Historic rail tunnel to be opened to the community

Media release | 2 July 2021

An historic railway tunnel in the Blue Mountains will soon be open to the public for the first time in 130 years following a grant to transform it into a tourist destination.

Member for Penrith Stuart Ayres announced the NSW Government had allocated a further $2.5 million from its COVID-19 stimulus program to prepare Lapstone Hill Tunnel to be used for recreational purposes by the community.

“This recent funding is on top of the $2.1 million which had already been invested in the project and will help bring to life community plans to transform the tunnel into a cycleway, walking trail and heritage tourist attraction,” Mr Ayres said.

“Once completed, the tunnel will link Glenbrook and Lapstone Villages with Leonay and Penrith’s Great River Walk.”

Minister for Planning and Public Spaces Rob Stokes said the construction work on the tunnel would also help stimulate the local economy.

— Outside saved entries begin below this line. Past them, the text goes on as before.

$ cat src/rtl/apu_timer_pkg.sv
// rtl/apu_timer_pkg.sv - register map constants shared by the APU timer bank
package apu_timer_pkg;

    localparam int REG_CONTROL       = 0;
    localparam int REG_RATE          = 1;
    localparam int REG_IRQ_EN        = 2;
    localparam int REG_STATUS        = 3;
    localparam int REG_INTERVAL_BASE = 4;

    // Counters sit after the interval block; callers pass NUM_TIMERS + channel.
    function automatic int counter_offset(input int n);
        return REG_INTERVAL_BASE + n;
    endfunction

endpackage

$ cat src/rtl/apu_timer_ch.sv
// rtl/apu_timer_ch.sv - one timer channel: interval compare, read-to-clear counter, overflow pulse
module apu_timer_ch #(
    parameter int COUNTER_W = 4
) (
    input  logic                 clk,
    input  logic                 reset,
    input  logic                 stage_tick,
    input  logic                 enable_rise,
    input  logic                 read_clear,
    input  logic [7:0]           interval,
    output logic [COUNTER_W-1:0] counter,
    output logic                 overflow
);

    logic [7:0]           timer_q, timer_d;
    logic [COUNTER_W-1:0] counter_q, counter_d;
    logic                 match;

    always_comb begin
        timer_d   = timer_q;
        counter_d = counter_q;
        overflow  = 1'b0;
        // Modular compare: interval 0 matches at 255, giving a 256-tick period.
        match     = stage_tick && (timer_q == (interval - 8'd1));

        if (stage_tick) begin
            timer_d = match ? 8'd0 : timer_q + 8'd1;
        end

        if (read_clear) begin
            // The read consumed the old value; a coincident increment survives as 1.
            counter_d = match ? COUNTER_W'(1) : '0;
        end else if (match) begin
            counter_d = counter_q + COUNTER_W'(1);
            overflow  = &counter_q;
        end

        if (enable_rise) begin
            timer_d   = 8'd0;
            counter_d = '0;
            overflow  = 1'b0;
        end
    end

    always_ff @(posedge clk or negedge reset) begin
        if (!reset) begin
            timer_q   <= 8'd0;
            counter_q <= '0;
        end else begin
            timer_q   <= timer_d;
            counter_q <= counter_d;
        end
    end

    assign counter = counter_q;

endmodule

“This restoration supports local jobs and the economy by providing work for tradespeople and material suppliers,” Mr Stokes said.

“The COVID-19 stimulus funding for Crown land not only helps create better public spaces such as the Lapstone Tunnel but, importantly, provides opportunities that will support local economies.”

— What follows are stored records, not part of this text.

[src/rtl/divider32.sv]
// divider32 -- multi-cycle 32-bit integer divider for RV32M DIV/DIVU/REM/REMU.
// Restoring algorithm. Each clock does one 33-bit trial subtraction. A
// single-cycle start pulse in IDLE launches an operation. Divide-by-zero and
// signed overflow skip the iteration and finish after one cycle.
//
// Handshake: start is honoured only in IDLE and only when flush is low.
// busy is high from the accepting edge until the operation finishes. done
// pulses for one cycle with result valid, and busy is already low in that
// cycle. result holds its value until the next done. flush aborts any
// operation in flight without producing done.
//
// Ports:
//   clk        in   rising-edge clock
//   rst_n      in   asynchronous active-low reset
//   start      in   operation request (sampled in IDLE)
//   op         in   funct3[1:0]: 00 DIV, 01 DIVU, 10 REM, 11 REMU
//   dividend   in   rs1 value, captured with start
//   divisor    in   rs2 value, captured with start
//   flush      in   pipeline kill, beats start
//   busy       out  operation accepted and not yet done
//   done       out  one-cycle result-valid pulse
//   result     out  quotient or remainder, held between dones
//   state_dbg  out  current FSM state (0 IDLE, 1 CALC, 2 FINISH)
module divider32 (
    input  logic        clk,
    input  logic        rst_n,
    input  logic        start,
    input  logic [1:0]  op,
    input  logic [31:0] dividend,
    input  logic [31:0] divisor,
    input  logic        flush,
    output logic        busy,
    output logic        done,
    output logic [31:0] result,
    output logic [1:0]  state_dbg
);

    typedef enum logic [1:0] {
        S_IDLE   = 2'd0,
        S_CALC   = 2'd1,
        S_FINISH = 2'd2
    } state_t;

    state_t      state_q;
    logic        rem_sel_q;   // op[1]: 1 selects the remainder
    logic        sa_q;        // dividend sign
    logic        sb_q;        // divisor sign
    logic [31:0] dmag_q;      // divisor magnitude
    logic [31:0] rem_q;       // partial remainder
    logic [31:0] q_q;         // dividend bits shifting out, quotient bits shifting in
    logic [4:0]  count_q;
    logic        busy_q;
    logic        done_q;
    logic [31:0] result_q;

    // Operand decode for the accepting cycle. Unsigned ops force the signs to 0.
    logic        is_signed;
    logic        a_neg;
    logic        b_neg;
    logic [31:0] a_mag;
    logic [31:0] b_mag;
    logic        div_zero;
    logic        sgn_ovf;

    assign is_signed = ~op[0];
    assign a_neg     = is_signed & dividend[31];
    assign b_neg     = is_signed & divisor[31];
    // 0x80000000 negates to itself, which is its correct unsigned magnitude.
    assign a_mag     = a_neg ? (~dividend + 32'd1) : dividend;
    assign b_mag     = b_neg ? (~divisor + 32'd1) : divisor;
    assign div_zero  = (divisor == 32'd0);
    assign sgn_ovf   = is_signed && (dividend == 32'h8000_0000) && (divisor == 32'hFFFF_FFFF);

    // One restoring step. A non-negative trial means the divisor fits.
    logic [32:0] trial;
    assign trial = {rem_q, q_q[31]} - {1'b0, dmag_q};

    // Sign fix-up and selection used in FINISH.
    logic [31:0] quo_fin;
    logic [31:0] rem_fin;
    logic [31:0] result_d;
    assign quo_fin  = (sa_q ^ sb_q) ? (~q_q + 32'd1) : q_q;
    assign rem_fin  = sa_q ? (~rem_q + 32'd1) : rem_q;
    assign result_d = rem_sel_q ? rem_fin : quo_fin;

    always_ff @(posedge clk or negedge rst_n) begin
        if (!rst_n) begin
            state_q   <= S_IDLE;
            rem_sel_q <= 1'b0;
            sa_q      <= 1'b0;
            sb_q      <= 1'b0;
            dmag_q    <= 32'd0;
            rem_q     <= 32'd0;
            q_q       <= 32'd0;
            count_q   <= 5'd0;
            busy_q    <= 1'b0;
            done_q    <= 1'b0;
            result_q  <= 32'd0;
        end else begin
            done_q <= 1'b0;
            if (flush) begin
                state_q <= S_IDLE;
                busy_q  <= 1'b0;
            end else begin
                case (state_q)
                    S_IDLE: begin
                        if (start) begin
                            rem_sel_q <= op[1];
                            dmag_q    <= b_mag;
                            count_q   <= 5'd0;
                            busy_q    <= 1'b1;
                            if (div_zero) begin
                                // Preset results are already final, so the
                                // signs are cleared to keep FINISH from negating.
                                sa_q    <= 1'b0;
                                sb_q    <= 1'b0;
                                q_q     <= 32'hFFFF_FFFF;
                                rem_q   <= dividend;
                                state_q <= S_FINISH;
                            end else if (sgn_ovf) begin
                                sa_q    <= 1'b0;
                                sb_q    <= 1'b0;
                                q_q     <= 32'h8000_0000;
                                rem_q   <= 32'd0;
                                state_q <= S_FINISH;
                            end else begin
                                sa_q    <= a_neg;
                                sb_q    <= b_neg;
                                q_q     <= a_mag;
                                rem_q   <= 32'd0;
                                state_q <= S_CALC;
                            end
                        end
                    end
                    S_CALC: begin
                        if (!trial[32]) begin
                            rem_q <= trial[31:0];
                        end else begin
                            rem_q <= {rem_q[30:0], q_q[31]};
                        end
                        q_q     <= {q_q[30:0], ~trial[32]};
                        count_q <= count_q + 5'd1;
                        if (count_q == 5'd31) begin
                            state_q <= S_FINISH;
                        end
                    end
                    S_FINISH: begin
                        result_q <= result_d;
                        done_q   <= 1'b1;
                        busy_q   <= 1'b0;
                        state_q  <= S_IDLE;
                    end
                    default: begin
                        state_q <= S_IDLE;
                        busy_q  <= 1'b0;
                    end
                endcase
            end
        end
    end

    assign busy      = busy_q;
    assign done      = done_q;
    assign result    = result_q;
    assign state_dbg = state_q;

endmodule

The 660-metre tunnel was constructed in 1891 and operated as a railway tunnel before being used to store mustard gas and munitions during World War II and was then used as a mushroom farm.

Blue Mountains Mayor Mark Greenhill welcomed the announcement.

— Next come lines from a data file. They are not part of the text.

===== src/rtl/opamp_stim_dac.sv =====
// ---------------------------------------------------------------------------
// opamp_stim_dac
//
// Digital stimulus generator for the opamp's non-inverting input. A
// first-order sigma-delta modulator turns a WIDTH-bit code into a 1-bit
// density stream. An off-chip RC low-pass filter turns that stream into the
// analog level on vin_p. The modulated code is static, a triangle sweep, or
// a square step between 0 and the loaded code.
//
// Ports
//   clk      : system clock, all state updates on its rising edge
//   rst_n    : synchronous active-low reset, has priority over ena
//   ena      : block enable; low clears the modulator and prescaler and
//              holds the waveform state
//   code_in  : code to load (WIDTH bits)
//   load     : level-sensitive load strobe for code_in (needs ena=1)
//   mode     : 0 static, 1 triangle, 2 square, 3 reserved (acts as static)
//   dac_out  : sigma-delta bitstream to the RC filter
//   cur_code : code currently being modulated
//   dir_up   : triangle direction, 1 while ramping up
//   tick     : one-cycle pulse on each waveform update
//
// Parameters
//   WIDTH : code width in bits
//   DIV   : clocks per waveform update tick, legal range 2..65536
// ---------------------------------------------------------------------------
module opamp_stim_dac #(
    parameter int WIDTH = 8,
    parameter int DIV   = 256
) (
    input  logic             clk,
    input  logic             rst_n,
    input  logic             ena,
    input  logic [WIDTH-1:0] code_in,
    input  logic             load,
    input  logic [1:0]       mode,
    output logic             dac_out,
    output logic [WIDTH-1:0] cur_code,
    output logic             dir_up,
    output logic             tick
);

    localparam int              PW         = $clog2(DIV);
    localparam logic [PW-1:0]   PRESC_MAX  = PW'(DIV - 1);
    localparam logic [PW-1:0]   PRESC_ONE  = PW'(1);
    localparam logic [WIDTH-1:0] CODE_MAX  = '1;
    localparam logic [WIDTH-1:0] CODE_ONE  = WIDTH'(1);
    localparam logic [1:0]      MODE_TRI   = 2'd1;
    localparam logic [1:0]      MODE_SQ    = 2'd2;

    // State registers
    logic [WIDTH-1:0] code_q,     code_d;
    logic [WIDTH-1:0] acc_q,      acc_d;
    logic [PW-1:0]    presc_q,    presc_d;
    logic             sq_phase_q, sq_phase_d;
    logic [1:0]       mode_q,     mode_d;
    logic [WIDTH-1:0] cur_code_q, cur_code_d;
    logic             dir_up_q,   dir_up_d;
    logic             tick_q,     tick_d;
    logic             dac_q,      dac_d;

    // Modulator sum. Only the low WIDTH bits of the accumulator are carried
    // forward; the top bit is the carry that becomes the output pulse, so it
    // lives in dac_q rather than in acc_q.
    logic [WIDTH:0] acc_sum;
    logic           mode_chg;
    logic           step_now;

    always_comb begin
        code_d     = code_q;
        acc_d      = acc_q;
        presc_d    = presc_q;
        sq_phase_d = sq_phase_q;
        mode_d     = mode_q;
        cur_code_d = cur_code_q;
        dir_up_d   = dir_up_q;
        tick_d     = 1'b0;
        dac_d      = dac_q;

        acc_sum  = {1'b0, acc_q} + {1'b0, cur_code_q};
        mode_chg = (mode != mode_q);
        step_now = (presc_q == PRESC_MAX);

        if (!ena) begin
            // Disabled: silence the output and restart the modulator and
            // prescaler from zero; waveform state is held for resumption.
            acc_d   = '0;
            dac_d   = 1'b0;
            presc_d = '0;
        end else begin
            acc_d  = acc_sum[WIDTH-1:0];
            dac_d  = acc_sum[WIDTH];
            mode_d = mode;
            if (load) begin
                code_d = code_in;
            end

            if (mode_chg) begin
                // A mode change restarts the waveform timing and suppresses
                // any step that would have happened on this edge.
                presc_d    = '0;
                dir_up_d   = 1'b1;
                sq_phase_d = 1'b0;
            end else begin
                presc_d = step_now ? '0 : presc_q + PRESC_ONE;
                tick_d  = step_now;
                case (mode_q)
                    MODE_TRI: begin
                        if (step_now) begin
                            // Bounce at the endpoints without repeating them.
                            if (dir_up_q) begin
                                if (cur_code_q == CODE_MAX) begin
                                    cur_code_d = CODE_MAX - CODE_ONE;
                                    dir_up_d   = 1'b0;
                                end else begin
                                    cur_code_d = cur_code_q + CODE_ONE;
                                end
                            end else begin
                                if (cur_code_q == '0) begin
                                    cur_code_d = CODE_ONE;
                                    dir_up_d   = 1'b1;
                                end else begin
                                    cur_code_d = cur_code_q - CODE_ONE;
                                end
                            end
                        end
                    end
                    MODE_SQ: begin
                        if (step_now) begin
                            // Uses code_q, so a load on this same edge only
                            // shows up at the next high phase.
                            sq_phase_d = ~sq_phase_q;
                            cur_code_d = (~sq_phase_q) ? code_q : '0;
                        end
                    end
                    default: begin
                        cur_code_d = code_q;
                    end
                endcase
            end
        end
    end

    always_ff @(posedge clk) begin
        if (!rst_n) begin
            code_q     <= '0;
            acc_q      <= '0;
            presc_q    <= '0;
            sq_phase_q <= 1'b0;
            mode_q     <= 2'd0;
            cur_code_q <= '0;
            dir_up_q   <= 1'b1;
            tick_q     <= 1'b0;
            dac_q      <= 1'b0;
        end else begin
            code_q     <= code_d;
            acc_q      <= acc_d;
            presc_q    <= presc_d;
            sq_phase_q <= sq_phase_d;
            mode_q     <= mode_d;
            cur_code_q <= cur_code_d;
            dir_up_q   <= dir_up_d;
            tick_q     <= tick_d;
            dac_q      <= dac_d;
        end
    end

    assign dac_out  = dac_q;
    assign cur_code = cur_code_q;
    assign dir_up   = dir_up_q;
    assign tick     = tick_q;

endmodule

“The project will support council’s Scenic Eastern Escarpment Master Plan which focuses on the potential of nature and culture-based recreation,” Mr Greenhill said.

“Lapstone Hill Tunnel is a significant historic structure and has great potential for adaptive re-use. In particular, re-activation for public use that supports the amenity, economy and liveability of the lower Blue Mountains.”